Pacritinib commonly causes gastrointestinal toxicity. Bleeding risk, QT prolongation, thrombosis, and cardiac events should also be considered. Momelotinib may improve anemia but can still cause thrombocytopenia or neutropenia. Non-hematologic effects include gastrointestinal toxicity, dizziness, hypotension, hepatotoxicity, and peripheral neuropathy. Secondary malignancies have been reported across JAK inhibitor therapy and should be considered during long-term monitoring.
What Comes Next in MF Therapy
Increasing attention is being directed toward true disease modification. Improvements in BMF grade, mutation burden, and long-term survival are emerging endpoints. Novel agents targeting erythropoiesis, apoptosis, bromodomain signaling, telomerase activity, or fibrosis are being explored alongside JAK inhibition.

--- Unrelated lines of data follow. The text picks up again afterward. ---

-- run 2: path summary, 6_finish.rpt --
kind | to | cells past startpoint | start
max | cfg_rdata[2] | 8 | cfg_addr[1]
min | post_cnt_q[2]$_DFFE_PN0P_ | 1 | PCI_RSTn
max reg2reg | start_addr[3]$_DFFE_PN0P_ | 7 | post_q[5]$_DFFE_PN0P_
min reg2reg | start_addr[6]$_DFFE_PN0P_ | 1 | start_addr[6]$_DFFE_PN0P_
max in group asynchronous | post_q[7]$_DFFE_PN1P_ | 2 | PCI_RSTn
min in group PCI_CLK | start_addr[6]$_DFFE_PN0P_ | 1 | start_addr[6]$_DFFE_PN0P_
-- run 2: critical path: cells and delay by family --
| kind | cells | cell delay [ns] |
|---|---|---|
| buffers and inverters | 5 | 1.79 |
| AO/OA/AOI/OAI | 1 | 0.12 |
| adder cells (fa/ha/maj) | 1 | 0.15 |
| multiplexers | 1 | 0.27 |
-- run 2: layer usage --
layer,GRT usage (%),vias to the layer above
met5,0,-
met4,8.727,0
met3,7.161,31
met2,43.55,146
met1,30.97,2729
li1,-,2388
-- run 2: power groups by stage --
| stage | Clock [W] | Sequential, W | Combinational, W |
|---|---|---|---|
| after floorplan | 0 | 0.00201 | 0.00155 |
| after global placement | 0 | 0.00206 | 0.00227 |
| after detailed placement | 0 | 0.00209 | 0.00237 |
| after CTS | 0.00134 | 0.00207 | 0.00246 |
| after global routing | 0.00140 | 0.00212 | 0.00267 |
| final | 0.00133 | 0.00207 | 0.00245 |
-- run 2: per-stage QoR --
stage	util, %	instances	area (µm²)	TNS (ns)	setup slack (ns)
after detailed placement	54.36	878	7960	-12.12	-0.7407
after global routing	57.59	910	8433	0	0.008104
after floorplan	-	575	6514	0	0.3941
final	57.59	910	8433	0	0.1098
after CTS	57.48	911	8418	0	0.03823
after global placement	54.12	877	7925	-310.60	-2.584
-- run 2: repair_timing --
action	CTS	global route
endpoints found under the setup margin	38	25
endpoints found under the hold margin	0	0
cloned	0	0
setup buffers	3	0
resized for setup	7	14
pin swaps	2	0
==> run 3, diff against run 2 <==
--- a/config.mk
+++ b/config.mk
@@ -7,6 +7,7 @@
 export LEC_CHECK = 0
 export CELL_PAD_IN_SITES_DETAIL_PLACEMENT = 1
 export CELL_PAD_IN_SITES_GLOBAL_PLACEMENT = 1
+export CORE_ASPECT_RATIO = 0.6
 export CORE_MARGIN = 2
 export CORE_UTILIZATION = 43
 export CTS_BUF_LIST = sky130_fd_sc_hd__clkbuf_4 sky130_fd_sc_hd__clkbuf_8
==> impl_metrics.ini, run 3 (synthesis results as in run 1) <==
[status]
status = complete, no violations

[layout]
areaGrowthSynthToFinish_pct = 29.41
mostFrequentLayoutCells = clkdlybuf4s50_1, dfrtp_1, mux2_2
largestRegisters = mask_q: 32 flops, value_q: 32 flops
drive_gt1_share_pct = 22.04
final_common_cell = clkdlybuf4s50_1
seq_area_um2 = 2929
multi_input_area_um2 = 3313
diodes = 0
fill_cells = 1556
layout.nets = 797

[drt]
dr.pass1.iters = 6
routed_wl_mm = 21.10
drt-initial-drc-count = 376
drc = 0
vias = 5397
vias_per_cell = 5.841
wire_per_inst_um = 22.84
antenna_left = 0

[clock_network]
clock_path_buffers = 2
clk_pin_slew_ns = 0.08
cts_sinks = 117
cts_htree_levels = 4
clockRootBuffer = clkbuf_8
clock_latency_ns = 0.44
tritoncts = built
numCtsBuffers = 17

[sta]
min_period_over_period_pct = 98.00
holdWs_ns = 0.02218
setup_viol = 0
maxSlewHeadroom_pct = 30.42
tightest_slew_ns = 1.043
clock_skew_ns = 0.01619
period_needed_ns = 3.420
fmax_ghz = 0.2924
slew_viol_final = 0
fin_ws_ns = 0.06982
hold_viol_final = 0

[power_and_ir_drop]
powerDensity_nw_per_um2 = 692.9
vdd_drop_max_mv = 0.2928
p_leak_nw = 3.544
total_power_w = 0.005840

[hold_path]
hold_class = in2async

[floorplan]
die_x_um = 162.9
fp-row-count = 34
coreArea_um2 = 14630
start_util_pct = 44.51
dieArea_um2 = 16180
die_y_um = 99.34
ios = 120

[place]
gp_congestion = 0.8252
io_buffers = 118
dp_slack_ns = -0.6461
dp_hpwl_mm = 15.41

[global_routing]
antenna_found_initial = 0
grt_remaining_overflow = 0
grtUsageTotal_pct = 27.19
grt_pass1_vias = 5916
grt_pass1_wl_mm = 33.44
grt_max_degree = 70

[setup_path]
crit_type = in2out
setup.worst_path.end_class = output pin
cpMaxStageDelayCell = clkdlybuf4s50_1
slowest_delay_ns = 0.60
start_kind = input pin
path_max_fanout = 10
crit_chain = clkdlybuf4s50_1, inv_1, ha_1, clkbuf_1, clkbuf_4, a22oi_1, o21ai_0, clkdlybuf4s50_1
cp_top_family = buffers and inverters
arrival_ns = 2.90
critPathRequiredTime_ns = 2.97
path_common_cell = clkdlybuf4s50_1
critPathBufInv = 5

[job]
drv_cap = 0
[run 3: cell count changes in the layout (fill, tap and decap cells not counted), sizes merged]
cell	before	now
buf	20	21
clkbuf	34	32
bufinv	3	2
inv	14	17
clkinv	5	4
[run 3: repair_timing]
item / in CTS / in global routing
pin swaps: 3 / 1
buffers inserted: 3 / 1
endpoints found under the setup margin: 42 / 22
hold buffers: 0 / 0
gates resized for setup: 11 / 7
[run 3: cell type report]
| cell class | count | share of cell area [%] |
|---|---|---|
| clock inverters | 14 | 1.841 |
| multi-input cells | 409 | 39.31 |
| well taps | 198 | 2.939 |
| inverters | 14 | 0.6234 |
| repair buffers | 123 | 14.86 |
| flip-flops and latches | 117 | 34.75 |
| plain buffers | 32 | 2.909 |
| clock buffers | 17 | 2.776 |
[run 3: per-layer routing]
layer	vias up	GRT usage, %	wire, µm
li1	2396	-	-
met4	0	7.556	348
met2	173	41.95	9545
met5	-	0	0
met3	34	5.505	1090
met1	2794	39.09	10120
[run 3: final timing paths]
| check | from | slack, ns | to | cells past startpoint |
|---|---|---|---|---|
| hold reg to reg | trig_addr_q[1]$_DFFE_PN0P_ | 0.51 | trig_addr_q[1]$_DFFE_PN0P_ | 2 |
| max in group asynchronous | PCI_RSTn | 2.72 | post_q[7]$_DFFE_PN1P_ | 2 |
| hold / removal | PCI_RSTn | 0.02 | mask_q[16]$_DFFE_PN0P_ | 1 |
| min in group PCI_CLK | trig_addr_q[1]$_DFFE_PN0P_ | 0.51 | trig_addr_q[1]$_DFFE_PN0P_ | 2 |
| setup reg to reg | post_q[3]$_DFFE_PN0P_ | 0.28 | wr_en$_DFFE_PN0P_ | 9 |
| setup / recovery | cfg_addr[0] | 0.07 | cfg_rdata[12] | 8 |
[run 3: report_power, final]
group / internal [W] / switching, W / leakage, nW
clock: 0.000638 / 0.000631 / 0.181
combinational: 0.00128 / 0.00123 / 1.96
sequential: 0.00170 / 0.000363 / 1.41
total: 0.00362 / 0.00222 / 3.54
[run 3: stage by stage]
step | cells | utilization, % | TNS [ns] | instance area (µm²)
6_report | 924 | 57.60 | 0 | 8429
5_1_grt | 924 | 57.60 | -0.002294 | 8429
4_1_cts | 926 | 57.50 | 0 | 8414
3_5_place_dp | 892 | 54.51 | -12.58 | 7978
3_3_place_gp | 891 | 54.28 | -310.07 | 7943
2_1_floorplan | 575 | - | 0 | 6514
### src/rtl/mem_arbiter.sv
// mem_arbiter
// Lets NUM_CH cache clients take turns on one slow line-wide memory port.
// One memory transaction is in flight at a time. The winner's operation,
// address and write line are captured when it is granted. The memory side
// is then driven only from that captured copy.
//
// Handshake: a client raises ch_read[i] or ch_write[i] (both = write) and
// holds it, together with its ch_addr/ch_wdata slice, until ch_ready[i]
// pulses. ch_ready[i] is a one-cycle completion pulse, driven
// combinationally in the BUSY cycle in which mem_ready is high. mem_read or
// mem_write stays asserted, with a stable address and line, until that
// mem_ready cycle. Read data is ch_rdata, a plain copy of mem_rdata that is
// meaningful in the ready cycle.
//
// Build option: define ARB_FIXED_PRIORITY_EN for fixed priority (lowest
// index wins). The default build uses round-robin.
//
// Ports:
//   clk, rst_n         clock, synchronous active-low reset
//   ch_read/ch_write   [NUM_CH]          per-client requests
//   ch_addr            [NUM_CH*ADDR_W]   client line addresses, packed
//   ch_wdata           [NUM_CH*LINE_W]   client write lines, packed
//   ch_rdata           [LINE_W]          read line broadcast to all clients
//   ch_ready           [NUM_CH]          one-hot completion pulse
//   mem_read/mem_write                   slow-memory requests
//   mem_addr/mem_wdata                   slow-memory address / write line
//   mem_rdata/mem_ready                  slow-memory read line / completion
//   state_dbg          [2]               FSM state (0 IDLE, 1 BUSY, 2 DONE)
module mem_arbiter #(
  parameter int NUM_CH = 2,
  parameter int ADDR_W = 28,
  parameter int LINE_W = 128
) (
  input  logic                       clk,
  input  logic                       rst_n,
  input  logic [NUM_CH-1:0]          ch_read,
  input  logic [NUM_CH-1:0]          ch_write,
  input  logic [NUM_CH*ADDR_W-1:0]   ch_addr,
  input  logic [NUM_CH*LINE_W-1:0]   ch_wdata,
  output logic [LINE_W-1:0]          ch_rdata,
  output logic [NUM_CH-1:0]          ch_ready,
  output logic                       mem_read,
  output logic                       mem_write,
  output logic [ADDR_W-1:0]          mem_addr,
  output logic [LINE_W-1:0]          mem_wdata,
  input  logic [LINE_W-1:0]          mem_rdata,
  input  logic                       mem_ready,
  output logic [1:0]                 state_dbg
);

  localparam int IDX_W = (NUM_CH > 1) ? $clog2(NUM_CH) : 1;

  typedef enum logic [1:0] {
    IDLE = 2'd0,
    BUSY = 2'd1,
    DONE = 2'd2
  } state_t;

  state_t              state_q, state_d;
  logic [IDX_W-1:0]    grant_q, grant_d;
  logic [IDX_W-1:0]    last_grant_q, last_grant_d;
  logic                op_write_q, op_write_d;
  logic [ADDR_W-1:0]   addr_q, addr_d;
  logic [LINE_W-1:0]   wdata_q, wdata_d;

  logic [NUM_CH-1:0]   req;
  logic [IDX_W-1:0]    win_idx;

  assign req = ch_read | ch_write;

  // Winner selection; only consulted in IDLE when some client requests.
`ifdef ARB_FIXED_PRIORITY_EN
  always_comb begin
    logic [IDX_W-1:0] cand;
    win_idx = '0;
    cand    = '0;
    // Walk from the top so the lowest requesting index is written last.
    for (int i = NUM_CH - 1; i >= 0; i--) begin
      cand = IDX_W'(i);
      if (req[cand]) win_idx = cand;
    end
  end
`else
  always_comb begin
    logic [IDX_W-1:0] cand;
    logic             found;
    int               idx;
    win_idx = '0;
    cand    = '0;
    found   = 1'b0;
    idx     = 0;
    // Start one past the previous winner and wrap around.
    for (int k = 1; k <= NUM_CH; k++) begin
      idx  = (int'(last_grant_q) + k) % NUM_CH;
      cand = IDX_W'(idx);
      if (!found && req[cand]) begin
        found   = 1'b1;
        win_idx = cand;
      end
    end
  end
`endif

  // Next-state and capture logic
  always_comb begin
    state_d      = state_q;
    grant_d      = grant_q;
    last_grant_d = last_grant_q;
    op_write_d   = op_write_q;
    addr_d       = addr_q;
    wdata_d      = wdata_q;
    unique case (state_q)
      IDLE: begin
        if (|req) begin
          state_d      = BUSY;
          grant_d      = win_idx;
          last_grant_d = win_idx;
          op_write_d   = ch_write[win_idx];
          addr_d       = ch_addr[win_idx*ADDR_W +: ADDR_W];
          wdata_d      = ch_wdata[win_idx*LINE_W +: LINE_W];
        end
      end
      BUSY: begin
        // Client request lines are ignored here: a dropped request still
        // completes and still gets its ready pulse.
        if (mem_ready) state_d = DONE;
      end
      DONE:    state_d = IDLE;
      default: state_d = IDLE;
    endcase
  end

  always_ff @(posedge clk) begin
    if (!rst_n) begin
      state_q      <= IDLE;
      grant_q      <= '0;
      last_grant_q <= IDX_W'(NUM_CH - 1);
      op_write_q   <= 1'b0;
      addr_q       <= '0;
      wdata_q      <= '0;
    end else begin
      state_q      <= state_d;
      grant_q      <= grant_d;
      last_grant_q <= last_grant_d;
      op_write_q   <= op_write_d;
      addr_q       <= addr_d;
      wdata_q      <= wdata_d;
    end
  end

  // Completion pulse exists only in the BUSY cycle that sees mem_ready.
  always_comb begin
    ch_ready = '0;
    if (state_q == BUSY && mem_ready) ch_ready[grant_q] = 1'b1;
  end

  assign mem_read  = (state_q == BUSY) && !op_write_q;
  assign mem_write = (state_q == BUSY) &&  op_write_q;
  assign mem_addr  = addr_q;
  assign mem_wdata = wdata_q;
  assign ch_rdata  = mem_rdata;
  assign state_dbg = state_q;

endmodule
## src/rtl/imem_prog_if.sv

```systemverilog
// Fetch/load bus of the loadable instruction memory. The CPU/loader side uses
// the master modport, the memory uses the slave modport.
interface imem_prog_if #(
   parameter int PC_W   = 16,
   parameter int DATA_W = 32
);
   logic              load_en;
   logic [PC_W-1:0]   load_addr;
   logic [DATA_W-1:0] load_data;
   logic              load_done;
   logic              fetch_req;
   logic [PC_W-1:0]   fetch_pc;
   logic              stall;
   logic              flush;
   logic              fetch_ready;
   logic [DATA_W-1:0] instr;
   logic [PC_W-1:0]   instr_pc;
   logic              instr_valid;
   logic              oob;
   logic [PC_W-1:0]   prog_len;
   logic              load_err;
   logic [1:0]        dbg_state;

   // Handshake: a fetch is taken on a rising edge where fetch_req and
   // fetch_ready are both high; instr/instr_pc/oob are valid one cycle later
   // while instr_valid is high. Loads have no handshake and are taken every
   // cycle load_en is high.
   modport master (
      output load_en, load_addr, load_data, load_done,
      output fetch_req, fetch_pc, stall, flush,
      input  fetch_ready, instr, instr_pc, instr_valid, oob,
      input  prog_len, load_err, dbg_state
   );

   modport slave (
      input  load_en, load_addr, load_data, load_done,
      input  fetch_req, fetch_pc, stall, flush,
      output fetch_ready, instr, instr_pc, instr_valid, oob,
      output prog_len, load_err, dbg_state
   );
endinterface

```

## src/rtl/imem_prog.sv

```systemverilog
// Loadable instruction memory: program written through the load port, then
// served as word-indexed fetches with a registered one-cycle read.
module imem_prog #(
   parameter int                PC_W     = 16,
   parameter int                DATA_W   = 32,
   parameter int                DEPTH    = 64,
   parameter logic [DATA_W-1:0] NOP_WORD = '0
) (
   input  logic       clk,
   input  logic       rst,
   imem_prog_if.slave bus
);

   localparam int AW = (DEPTH > 1) ? $clog2(DEPTH) : 1;
   localparam logic [PC_W:0] DEPTH_X = DEPTH[PC_W:0];

   typedef enum logic [1:0] {
      IDLE = 2'd0,
      LOAD = 2'd1,
      RUN  = 2'd2
   } state_t;

   state_t state_q, state_d;

   logic [DATA_W-1:0] mem_q [DEPTH];
   logic [DEPTH-1:0]  written_q;

   logic [DATA_W-1:0] instr_q, instr_d;
   logic [PC_W-1:0]   instr_pc_q, instr_pc_d;
   logic              valid_q, valid_d;
   logic              oob_q, oob_d;
   logic [PC_W-1:0]   prog_len_q, prog_len_d;
   logic              load_err_q, load_err_d;

   logic              load_in_range, load_ok, fetch_in_range, accept, ready;
   logic [AW-1:0]     load_idx, fetch_idx;
   logic [DATA_W-1:0] read_word;

   // Range checks use the full PC width: there is no address wrap.
   assign load_in_range  = ({1'b0, bus.load_addr} < DEPTH_X);
   assign fetch_in_range = ({1'b0, bus.fetch_pc} < DEPTH_X);
   assign load_idx       = bus.load_addr[AW-1:0];
   assign fetch_idx      = bus.fetch_pc[AW-1:0];
   assign load_ok        = bus.load_en & load_in_range;
   assign accept         = bus.fetch_req & ready;
   assign read_word      = (fetch_in_range && written_q[fetch_idx]) ? mem_q[fetch_idx] : NOP_WORD;

   always_ff @(posedge clk or posedge rst) begin
      if (rst) begin
         state_q <= IDLE;
      end else begin
         state_q <= state_d;
      end
   end

   always_comb begin
      state_d = state_q;
      case (state_q)
         IDLE: begin
            if (bus.load_done)    state_d = RUN;
            else if (bus.load_en) state_d = LOAD;
         end
         LOAD:    if (bus.load_done) state_d = RUN;
         RUN:     if (bus.load_en)   state_d = LOAD;
         default: state_d = IDLE;
      endcase
   end

   always_comb begin
      ready         = (state_q == RUN) & ~bus.stall & ~bus.load_en;
      bus.dbg_state = state_q;
   end

   // Array contents are not reset; the written bitmap masks stale words.
   always_ff @(posedge clk) begin
      if (load_ok) begin
         mem_q[load_idx] <= bus.load_data;
      end
   end

   always_ff @(posedge clk or posedge rst) begin
      if (rst) begin
         written_q <= '0;
      end else if (load_ok) begin
         written_q[load_idx] <= 1'b1;
      end
   end

   always_comb begin
      prog_len_d = prog_len_q;
      load_err_d = load_err_q;
      if (load_ok && (bus.load_addr >= prog_len_q)) begin
         prog_len_d = bus.load_addr + 1'b1;
      end
      if (bus.load_en && !load_in_range) begin
         load_err_d = 1'b1;
      end
   end

   // A new fetch beats flush; flush beats stall for instr_valid only.
   always_comb begin
      instr_d    = instr_q;
      instr_pc_d = instr_pc_q;
      oob_d      = oob_q;
      valid_d    = valid_q;
      if (accept) begin
         instr_d    = read_word;
         instr_pc_d = bus.fetch_pc;
         oob_d      = ~fetch_in_range;
         valid_d    = 1'b1;
      end else if (bus.flush || !bus.stall) begin
         valid_d = 1'b0;
      end
      if (bus.load_en && state_q == RUN) begin
         valid_d = 1'b0;
      end
   end

   always_ff @(posedge clk or posedge rst) begin
      if (rst) begin
         instr_q    <= NOP_WORD;
         instr_pc_q <= '0;
         valid_q    <= 1'b0;
         oob_q      <= 1'b0;
         prog_len_q <= '0;
         load_err_q <= 1'b0;
      end else begin
         instr_q    <= instr_d;
         instr_pc_q <= instr_pc_d;
         valid_q    <= valid_d;
         oob_q      <= oob_d;
         prog_len_q <= prog_len_d;
         load_err_q <= load_err_d;
      end
   end

   assign bus.fetch_ready = ready;
   assign bus.instr       = instr_q;
   assign bus.instr_pc    = instr_pc_q;
   assign bus.instr_valid = valid_q;
   assign bus.oob         = oob_q;
   assign bus.prog_len    = prog_len_q;
   assign bus.load_err    = load_err_q;

endmodule

```

## src/flat_wrapper.sv

```systemverilog
// flat-port wrapper written by rule: the top's interface ports become plain ports
module imem_prog_flat 
#(
   parameter int                PC_W     = 16,
   parameter int                DATA_W   = 32,
   parameter int                DEPTH    = 64,
   parameter logic [DATA_W-1:0] NOP_WORD = '0
)
  (clk, rst, bus_load_en, bus_load_addr, bus_load_data, bus_load_done, bus_fetch_req, bus_fetch_pc, bus_stall, bus_flush, bus_fetch_ready, bus_instr, bus_instr_pc, bus_instr_valid, bus_oob, bus_prog_len, bus_load_err, bus_dbg_state);
  imem_prog_if #(.PC_W(PC_W), .DATA_W(DATA_W)) bus_i ();
  input  logic clk;
  input  logic rst;
  input wire logic [$bits(bus_i.load_en)-1:0] bus_load_en;
  input wire logic [$bits(bus_i.load_addr)-1:0] bus_load_addr;
  input wire logic [$bits(bus_i.load_data)-1:0] bus_load_data;
  input wire logic [$bits(bus_i.load_done)-1:0] bus_load_done;
  input wire logic [$bits(bus_i.fetch_req)-1:0] bus_fetch_req;
  input wire logic [$bits(bus_i.fetch_pc)-1:0] bus_fetch_pc;
  input wire logic [$bits(bus_i.stall)-1:0] bus_stall;
  input wire logic [$bits(bus_i.flush)-1:0] bus_flush;
  output wire logic [$bits(bus_i.fetch_ready)-1:0] bus_fetch_ready;
  output wire logic [$bits(bus_i.instr)-1:0] bus_instr;
  output wire logic [$bits(bus_i.instr_pc)-1:0] bus_instr_pc;
  output wire logic [$bits(bus_i.instr_valid)-1:0] bus_instr_valid;
  output wire logic [$bits(bus_i.oob)-1:0] bus_oob;
  output wire logic [$bits(bus_i.prog_len)-1:0] bus_prog_len;
  output wire logic [$bits(bus_i.load_err)-1:0] bus_load_err;
  output wire logic [$bits(bus_i.dbg_state)-1:0] bus_dbg_state;
  assign bus_i.load_en = bus_load_en;
  assign bus_i.load_addr = bus_load_addr;
  assign bus_i.load_data = bus_load_data;
  assign bus_i.load_done = bus_load_done;
  assign bus_i.fetch_req = bus_fetch_req;
  assign bus_i.fetch_pc = bus_fetch_pc;
  assign bus_i.stall = bus_stall;
  assign bus_i.flush = bus_flush;
  assign bus_fetch_ready = bus_i.fetch_ready;
  assign bus_instr = bus_i.instr;
  assign bus_instr_pc = bus_i.instr_pc;
  assign bus_instr_valid = bus_i.instr_valid;
  assign bus_oob = bus_i.oob;
  assign bus_prog_len = bus_i.prog_len;
  assign bus_load_err = bus_i.load_err;
  assign bus_dbg_state = bus_i.dbg_state;
  imem_prog #(.PC_W(PC_W), .DATA_W(DATA_W), .DEPTH(DEPTH), .NOP_WORD(NOP_WORD)) u_core (.clk(clk), .rst(rst), .bus(bus_i));
endmodule
```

A systematic review of PubMed, ClinicalTrials.gov, and major hematology conference abstracts (2013-2024) was conducted to identify emerging Myelofibrosis therapies, with shortlisted agents selected based on positive phase II data, adequate enrollment, recent trial completion, and likelihood of regulatory advancement (Chan T.W. et al., 2025).
The search strategy identified 48 molecules, of which 16 met selection criteria: four approved JAK inhibitors, seven therapies in phase III development, and five in phase II.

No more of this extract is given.